植物の根表層工学の開発
植物根表面工程的发展
基本信息
- 批准号:16656259
- 负责人:
- 金额:$ 2.24万
- 依托单位:
- 依托单位国家:日本
- 项目类别:Grant-in-Aid for Exploratory Research
- 财政年份:2004
- 资助国家:日本
- 起止时间:2004 至 2005
- 项目状态:已结题
- 来源:
- 关键词:
项目摘要
目的タンパク質を細胞外分泌した後、細胞壁にトラップすることが可能になれば、環境浄化酵素の機能を引き出す上で有効であると考えられる。PRXによるフェノールの除去は、植物細胞壁にフェノールが酸化重合されることにより行われるが、このような反応系では、PRXを細胞壁に固定化することで細胞壁へのフェノール結合効率の上昇が期待される。細胞壁結合ドメインとしてArabidopsis thaliana EXP1由来Cellulose Binding Domain(CBD)およびNitociana tabacum TLRP由来Cys-rich Domain(Cys-D)の利用を検討した。まず、細胞壁結合ドメインを融合した組み換えタンパク質を植物体根に添加し、各ドメインの機能評価を行う。緑色蛍光タンパク質(EGFP)をレポーターとして用い、各組み換えタンパク質を発現するための遺伝子構築を行った。大腸菌に導入後、IPTGによる転写誘導を行い、各組み換えタンパク質が生産されることを確認した。現在、各組み換えタンパク質の大量生産および精製を行う。植物細胞壁に各組み換えタンパク質を添加し、緑色蛍光を見ることで細胞壁との結合性を評価を行っている。次に、CBDもしくはCys-DとHRP C1aの融合遺伝子にN末端分泌シグナルペプチドコード領域を融合した各遺伝子を、アグロバクテリウム法によりタバコ培養細胞に導入した。得られた形質転換カルスからタンパク質サンプルを調製して等電点電気泳動およびペルオキシダーゼ活性染色を行い、HRP C1aを発現するクローンを選抜した。これらのうち、Cys-D発現細胞の培地上清および細胞可溶性画分を調製し、等電点電気泳動を行い、細胞内と培養上清の両方に組換えタンパク質の生成が確認された。
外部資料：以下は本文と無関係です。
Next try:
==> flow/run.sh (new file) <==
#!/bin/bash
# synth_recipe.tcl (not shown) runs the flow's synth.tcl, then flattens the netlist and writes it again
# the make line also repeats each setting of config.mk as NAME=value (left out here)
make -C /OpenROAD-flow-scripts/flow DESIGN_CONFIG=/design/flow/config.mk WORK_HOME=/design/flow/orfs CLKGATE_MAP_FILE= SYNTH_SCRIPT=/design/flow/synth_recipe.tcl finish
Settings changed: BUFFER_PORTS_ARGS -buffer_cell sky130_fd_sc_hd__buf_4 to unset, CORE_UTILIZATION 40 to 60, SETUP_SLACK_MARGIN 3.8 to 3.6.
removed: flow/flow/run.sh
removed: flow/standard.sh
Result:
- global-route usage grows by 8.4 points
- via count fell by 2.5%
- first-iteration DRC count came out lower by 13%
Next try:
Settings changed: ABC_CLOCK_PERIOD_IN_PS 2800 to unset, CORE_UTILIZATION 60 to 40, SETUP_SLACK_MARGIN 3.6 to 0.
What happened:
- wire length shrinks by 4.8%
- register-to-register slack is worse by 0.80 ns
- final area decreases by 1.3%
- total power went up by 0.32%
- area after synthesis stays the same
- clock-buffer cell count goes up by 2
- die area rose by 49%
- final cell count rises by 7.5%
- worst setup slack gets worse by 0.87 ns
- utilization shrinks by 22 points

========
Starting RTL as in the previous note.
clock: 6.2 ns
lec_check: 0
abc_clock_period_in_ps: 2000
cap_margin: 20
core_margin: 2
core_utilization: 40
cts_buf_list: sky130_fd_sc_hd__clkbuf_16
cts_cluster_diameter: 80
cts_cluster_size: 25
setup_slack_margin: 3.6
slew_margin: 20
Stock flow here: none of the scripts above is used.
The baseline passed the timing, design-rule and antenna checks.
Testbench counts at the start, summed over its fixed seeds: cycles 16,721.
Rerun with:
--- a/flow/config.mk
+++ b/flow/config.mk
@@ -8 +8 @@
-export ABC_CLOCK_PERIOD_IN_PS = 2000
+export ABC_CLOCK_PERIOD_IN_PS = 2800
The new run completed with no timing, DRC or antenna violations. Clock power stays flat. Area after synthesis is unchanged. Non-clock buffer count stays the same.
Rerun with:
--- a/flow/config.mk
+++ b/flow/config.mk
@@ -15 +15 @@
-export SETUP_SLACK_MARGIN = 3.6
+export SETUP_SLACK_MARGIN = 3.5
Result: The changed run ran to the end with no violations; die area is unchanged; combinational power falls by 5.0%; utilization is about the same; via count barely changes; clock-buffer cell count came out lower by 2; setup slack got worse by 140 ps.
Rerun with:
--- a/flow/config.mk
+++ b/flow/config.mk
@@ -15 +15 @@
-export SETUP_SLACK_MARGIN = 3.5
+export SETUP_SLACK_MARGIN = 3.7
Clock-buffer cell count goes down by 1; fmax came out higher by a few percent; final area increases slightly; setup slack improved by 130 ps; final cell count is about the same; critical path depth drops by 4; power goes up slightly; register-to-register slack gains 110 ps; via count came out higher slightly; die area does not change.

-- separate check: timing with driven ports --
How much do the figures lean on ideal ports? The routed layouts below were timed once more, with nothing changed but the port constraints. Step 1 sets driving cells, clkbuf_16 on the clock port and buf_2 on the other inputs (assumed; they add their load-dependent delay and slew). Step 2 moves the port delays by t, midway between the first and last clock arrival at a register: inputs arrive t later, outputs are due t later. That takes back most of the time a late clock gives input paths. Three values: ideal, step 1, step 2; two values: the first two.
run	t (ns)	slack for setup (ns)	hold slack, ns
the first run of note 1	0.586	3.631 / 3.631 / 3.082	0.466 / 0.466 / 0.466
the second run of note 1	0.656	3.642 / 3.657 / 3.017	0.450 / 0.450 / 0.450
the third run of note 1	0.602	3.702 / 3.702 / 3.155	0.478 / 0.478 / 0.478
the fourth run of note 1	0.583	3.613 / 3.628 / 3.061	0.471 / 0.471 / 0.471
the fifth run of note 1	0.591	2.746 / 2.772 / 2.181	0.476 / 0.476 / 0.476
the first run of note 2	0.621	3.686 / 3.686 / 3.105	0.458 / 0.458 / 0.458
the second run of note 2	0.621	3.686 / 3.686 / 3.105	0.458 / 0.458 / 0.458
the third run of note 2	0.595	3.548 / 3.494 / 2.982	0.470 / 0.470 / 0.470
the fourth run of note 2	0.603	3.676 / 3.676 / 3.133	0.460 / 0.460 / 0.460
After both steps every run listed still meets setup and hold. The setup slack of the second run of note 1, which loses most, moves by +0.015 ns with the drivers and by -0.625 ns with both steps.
Context: an optimization exercise on an open-source flow, tuned for small area. The choices shown serve that exercise and are no tape-out recipe. The RTL was checked by simulation tests, not by an equivalence proof against the original design. No driver is modelled on the clock port, so clocking that relies on it looks cheaper here than on a real chip. No activity file was given, so power comes from the tool's default toggle rates.

## Decoder
module Decoder(
    input wire              clk_390p625M        ,
    input wire              rst_n               ,
    input wire [63:0]       data_from_CDR       ,
    input wire [ 1:0]       sync_warning_ctrl   ,
    input wire [ 7:0]       resync_ctrl         ,
    input wire              monitor_EN          ,
    output logic            prbs31_sync_ready   ,
    output logic [9:0]      error_bit_count     ,
    output logic            decoder_sync_ready  ,
    output logic            decoder_sync_warning,
    output logic [1567:0]   data_1568bit        ,
    output logic [29:0]     packet_count        ,
    output logic [21:0]     error_packet_count  ,
    output logic            crc10_check_result
);
Settings: LEC_CHECK=0, CAP_MARGIN=20, CORE_MARGIN=2, CORE_UTILIZATION=55, PLACE_DENSITY=0.65, SLEW_MARGIN=20; clock period 8.5 ns.
standard.sh (not shown) runs the stock make flow with config.mk's settings and CLKGATE_MAP_FILE= SYNTH_SCRIPT=/design/flow/synth_recipe.tcl, a recipe that flattens the netlist after the stock synthesis.
==> flow/flow/run.sh <==
#!/bin/bash
# Own layout flow: the standard layout (standard.sh), with buf_1 port
# buffers, pins one track apart, a clock tree of clkbuf_8 without dummy loads,
# and a power-recovery resizing pass after clock tree synthesis.
export BUFFER_PORTS_ARGS="-buffer_cell sky130_fd_sc_hd__buf_1"
export PLACE_PINS_ARGS="-min_distance 1 -min_distance_in_tracks"
export CTS_ARGS="-sink_clustering_enable -repair_clock_nets -dont_use_dummy_load -buf_list sky130_fd_sc_hd__clkbuf_8 -sink_clustering_size 16 -sink_clustering_max_diameter 60"
export POST_CTS_TCL="$(pwd)/flow/recover.tcl"
bash standard.sh > standard.log 2>&1
==> flow/flow/recover.tcl <==
# After clock tree synthesis: downsize cells that have timing slack to spare
# (OpenRoad's power recovery), then legalize the placement again.
estimate_parasitics -placement
repair_timing -recover_power 100 -setup_margin 0.5
detailed_placement
check_placement -verbose
The first run passed the timing, DRC and antenna checks.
Purpose: It is possible to use extracellular secretion and cell wall secretion The functions of environmental purification enzymes are as follows: PRX によるフェノールの Remove は、Plant cell wall にフェノールがAcidification overlap されることにより行われるが、このIt is expected that the binding efficiency of ような reaction system and PRX immobilized cell wall and cell wall will increase. Cell wall binding ドメインとしてArabidopsis thaliana EXP1 origin Cellulose Binding Domain (CBD) およびNitociana tabacum TLRP origin Cys-rich Domain (Cys-D) のutilization を検した.まず, cell wall binding ドメインをfusion したgroup みchange えタンパクquality をplant root にadd し, each ドメインのfunctional evaluation価を行う. Green EGFP green をレポーターとして uses い, and each group's みタンパクquality を発appears するための缝子constructs を行った. After the introduction of coliform bacteria, the IPTG program was used to induce induction, and the quality of each group was changed and the production was confirmed. Now, each group has changed its quality to mass production and refined quality. Each group of plant cell wall has a different quality and added quality, and a green larvae has been added to the cell wall and its binding properties have been evaluated. Tsuru, CBDしくはCys-DとHRP C1a fusion gene N-terminal secretory secretion domain fusion The method of introducing the cultured cells using the たグロバクテリウム method was used. Get the られたmorphous substance 転change the カルスからタンパク性サンプルをmodulated して, etc. Electrophoresis electrophoresis, HRP C1aを発行するクローンを选抜した.これらのうち, Cys-D 発appears the cell's cultivation of the ground clearing および cell soluble draw を modulation し, isoelectricity The conduction of spot electrophoresis and preparation of the culture supernatant in the cells was confirmed by the replacement of the culture medium.
项目成果
期刊论文数量(2)
专著数量(0)
科研奖励数量(0)
会议论文数量(0)
专利数量(0)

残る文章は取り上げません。